`src/issue_macros.svh`:
```
`ifndef ISSUE_MACROS_SVH
`define ISSUE_MACROS_SVH

// Core geometry
`define ISSUE_WARPS 4
`define ISSUE_WARP_BITS 2
`define ISSUE_REGS 32
`define ISSUE_REG_BITS 5
`define ISSUE_XLEN 32

// Per-warp instruction buffer and tag sizes
`define ISSUE_IBUF_DEPTH 4
`define ISSUE_UUID_BITS 8

`endif
```
`src/issue_pkg.sv`:
```
`default_nettype none

`include "issue_macros.svh"

package issue_pkg;

    // Target execution unit, also used as the dispatch slot index
    typedef enum logic [0:0] {
        EX_ALU = 1'b0,
        EX_LSU = 1'b1
    } ex_type_t;

    typedef struct packed {
        logic [`ISSUE_UUID_BITS-1:0] uuid;
        logic [`ISSUE_WARP_BITS-1:0] wid;
        ex_type_t                    ex_type;
        // Opcode is not interpreted here and travels through unchanged
        logic [3:0]                  op_type;
        logic                        wb;
        logic [`ISSUE_REG_BITS-1:0]  rd;
        logic [`ISSUE_REG_BITS-1:0]  rs1;
        logic [`ISSUE_REG_BITS-1:0]  rs2;
    } decode_t;

    typedef struct packed {
        logic [`ISSUE_WARP_BITS-1:0] wid;
        logic [`ISSUE_REG_BITS-1:0]  rd;
        logic [`ISSUE_XLEN-1:0]      data;
    } writeback_t;

    typedef struct packed {
        decode_t                instr;
        logic [`ISSUE_XLEN-1:0] rs1_data;
        logic [`ISSUE_XLEN-1:0] rs2_data;
    } operands_t;

endpackage

`default_nettype wire

```
`src/issue_dispatch.sv`:
```
`timescale 1ns/100ps
`default_nettype none

`include "issue_macros.svh"

module issue_dispatch (
    input  wire                  clk,
    input  wire                  reset,

    input  wire                  opd_valid,
    input  issue_pkg::operands_t opd_data,
    output logic                 opd_ready,

    output logic                 alu_valid,
    output issue_pkg::operands_t alu_data,
    input  wire                  alu_ready,

    output logic                 lsu_valid,
    output issue_pkg::operands_t lsu_data,
    input  wire                  lsu_ready
);
    // Slot index is the ex_type encoding, ALU in slot 0 and LSU in slot 1
    logic [1:0]           slot_valid;
    logic [1:0]           slot_ready;
    logic [1:0]           slot_load;
    issue_pkg::operands_t slot_data [2];
    issue_pkg::ex_type_t  target;

    assign target     = opd_data.instr.ex_type;
    assign slot_ready = {lsu_ready, alu_ready};

    // Only the selected unit's slot decides whether the instruction moves
    assign opd_ready = !slot_valid[target] || slot_ready[target];

    always_comb begin
        for (int u = 0; u < 2; u++) begin
            slot_load[u] = opd_valid && opd_ready && (target == u);
        end
    end

    always_ff @(posedge clk) begin
        if (reset) begin
            slot_valid <= '0;
        end else begin
            for (int u = 0; u < 2; u++) begin
                if (slot_load[u]) begin
                    slot_valid[u] <= 1'b1;
                end else if (slot_ready[u]) begin
                    slot_valid[u] <= 1'b0;
                end
            end
        end
    end

    always_ff @(posedge clk) begin
        for (int u = 0; u < 2; u++) begin
            if (slot_load[u]) begin
                slot_data[u] <= opd_data;
            end
        end
    end

    assign alu_valid = slot_valid[issue_pkg::EX_ALU];
    assign alu_data  = slot_data[issue_pkg::EX_ALU];
    assign lsu_valid = slot_valid[issue_pkg::EX_LSU];
    assign lsu_data  = slot_data[issue_pkg::EX_LSU];

endmodule

`default_nettype wire

```
`config.mk`:
```
export PLATFORM = sky130hd
export DESIGN_NAME = issue_dispatch
export DESIGN_NICKNAME = d
export VERILOG_FILES = /design/src/issue_pkg.sv /design/src/issue_dispatch.sv
export VERILOG_INCLUDE_DIRS = /design/src /design/src/src
export SDC_FILE = /design/constraint.sdc
export NUM_CORES = 1
export LEC_CHECK = 0
export BUFFER_PORTS_ARGS = -buffer_cell sky130_fd_sc_hd__buf_2
export CAP_MARGIN = 30
export CORE_ASPECT_RATIO = 0.75
export CORE_MARGIN = 4
export CORE_UTILIZATION = 48
export DETAILED_ROUTE_END_ITERATION = 10
export HOLD_SLACK_MARGIN = 0.05
export PLACE_DENSITY = 0.95
export REMOVE_ABC_BUFFERS = 1
export SLEW_MARGIN = 20
export SYNTH_ARGS = -nofsm -noshare
export SYNTH_HDL_FRONTEND = slang
export SYNTH_SLANG_ARGS = --single-unit
```
`constraint.sdc`:
```
create_clock -name clk -period 14.3 [get_ports clk]
set_input_delay 1.43 -clock clk [delete_from_list [all_inputs] [get_ports clk]]
set_output_delay 1.43 -clock clk [all_outputs]
set_load 0.005 [all_outputs]
```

****************

▶ EXERCISE DESCRIPTION
Print every line of the material above exactly.

▶ TASK OUTPUT
`src/issue_macros.svh`:
```
`ifndef ISSUE_MACROS_SVH
`define ISSUE_MACROS_SVH

// Core geometry
`define ISSUE_WARPS 4
`define ISSUE_WARP_BITS 2
`define ISSUE_REGS 32
`define ISSUE_REG_BITS 5
`define ISSUE_XLEN 32

// Per-warp instruction buffer and tag sizes
`define ISSUE_IBUF_DEPTH 4
`define ISSUE_UUID_BITS 8

`endif
```
`src/issue_pkg.sv`:
```
`default_nettype none

`include "issue_macros.svh"

package issue_pkg;

    // Target execution unit, also used as the dispatch slot index
    typedef enum logic [0:0] {
        EX_ALU = 1'b0,
        EX_LSU = 1'b1
    } ex_type_t;

    typedef struct packed {
        logic [`ISSUE_UUID_BITS-1:0] uuid;
        logic [`ISSUE_WARP_BITS-1:0] wid;
        ex_type_t                    ex_type;
        // Opcode is not interpreted here and travels through unchanged
        logic [3:0]                  op_type;
        logic                        wb;
        logic [`ISSUE_REG_BITS-1:0]  rd;
        logic [`ISSUE_REG_BITS-1:0]  rs1;
        logic [`ISSUE_REG_BITS-1:0]  rs2;
    } decode_t;

    typedef struct packed {
        logic [`ISSUE_WARP_BITS-1:0] wid;
        logic [`ISSUE_REG_BITS-1:0]  rd;
        logic [`ISSUE_XLEN-1:0]      data;
    } writeback_t;

    typedef struct packed {
        decode_t                instr;
        logic [`ISSUE_XLEN-1:0] rs1_data;
        logic [`ISSUE_XLEN-1:0] rs2_data;
    } operands_t;

endpackage

`default_nettype wire

```
`src/issue_dispatch.sv`:
```
`timescale 1ns/100ps
`default_nettype none

`include "issue_macros.svh"

module issue_dispatch (
    input  wire                  clk,
    input  wire                  reset,

    input  wire                  opd_valid,
    input  issue_pkg::operands_t opd_data,
    output logic                 opd_ready,

    output logic                 alu_valid,
    output issue_pkg::operands_t alu_data,
    input  wire                  alu_ready,

    output logic                 lsu_valid,
    output issue_pkg::operands_t lsu_data,
    input  wire                  lsu_ready
);
    // Slot index is the ex_type encoding, ALU in slot 0 and LSU in slot 1
    logic [1:0]           slot_valid;
    logic [1:0]           slot_ready;
    logic [1:0]           slot_load;
    issue_pkg::operands_t slot_data [2];
    issue_pkg::ex_type_t  target;

    assign target     = opd_data.instr.ex_type;
    assign slot_ready = {lsu_ready, alu_ready};

    // Only the selected unit's slot decides whether the instruction moves
    assign opd_ready = !slot_valid[target] || slot_ready[target];

    always_comb begin
        for (int u = 0; u < 2; u++) begin
            slot_load[u] = opd_valid && opd_ready && (target == u);
        end
    end

    always_ff @(posedge clk) begin
        if (reset) begin
            slot_valid <= '0;
        end else begin
            for (int u = 0; u < 2; u++) begin
                if (slot_load[u]) begin
                    slot_valid[u] <= 1'b1;
                end else if (slot_ready[u]) begin
                    slot_valid[u] <= 1'b0;
                end
            end
        end
    end

    always_ff @(posedge clk) begin
        for (int u = 0; u < 2; u++) begin
            if (slot_load[u]) begin
                slot_data[u] <= opd_data;
            end
        end
    end

    assign alu_valid = slot_valid[issue_pkg::EX_ALU];
    assign alu_data  = slot_data[issue_pkg::EX_ALU];
    assign lsu_valid = slot_valid[issue_pkg::EX_LSU];
    assign lsu_data  = slot_data[issue_pkg::EX_LSU];

endmodule

`default_nettype wire

```
`config.mk`:
```
export PLATFORM = sky130hd
export DESIGN_NAME = issue_dispatch
export DESIGN_NICKNAME = d
export VERILOG_FILES = /design/src/issue_pkg.sv /design/src/issue_dispatch.sv
export VERILOG_INCLUDE_DIRS = /design/src /design/src/src
export SDC_FILE = /design/constraint.sdc
export NUM_CORES = 1
export LEC_CHECK = 0
export BUFFER_PORTS_ARGS = -buffer_cell sky130_fd_sc_hd__buf_2
export CAP_MARGIN = 30
export CORE_ASPECT_RATIO = 0.75
export CORE_MARGIN = 4
export CORE_UTILIZATION = 48
export DETAILED_ROUTE_END_ITERATION = 10
export HOLD_SLACK_MARGIN = 0.05
export PLACE_DENSITY = 0.95
export REMOVE_ABC_BUFFERS = 1
export SLEW_MARGIN = 20
export SYNTH_ARGS = -nofsm -noshare
export SYNTH_HDL_FRONTEND = slang
export SYNTH_SLANG_ARGS = --single-unit
```
`constraint.sdc`:
```
create_clock -name clk -period 14.3 [get_ports clk]
set_input_delay 1.43 -clock clk [delete_from_list [all_inputs] [get_ports clk]]
set_output_delay 1.43 -clock clk [all_outputs]
set_load 0.005 [all_outputs]
```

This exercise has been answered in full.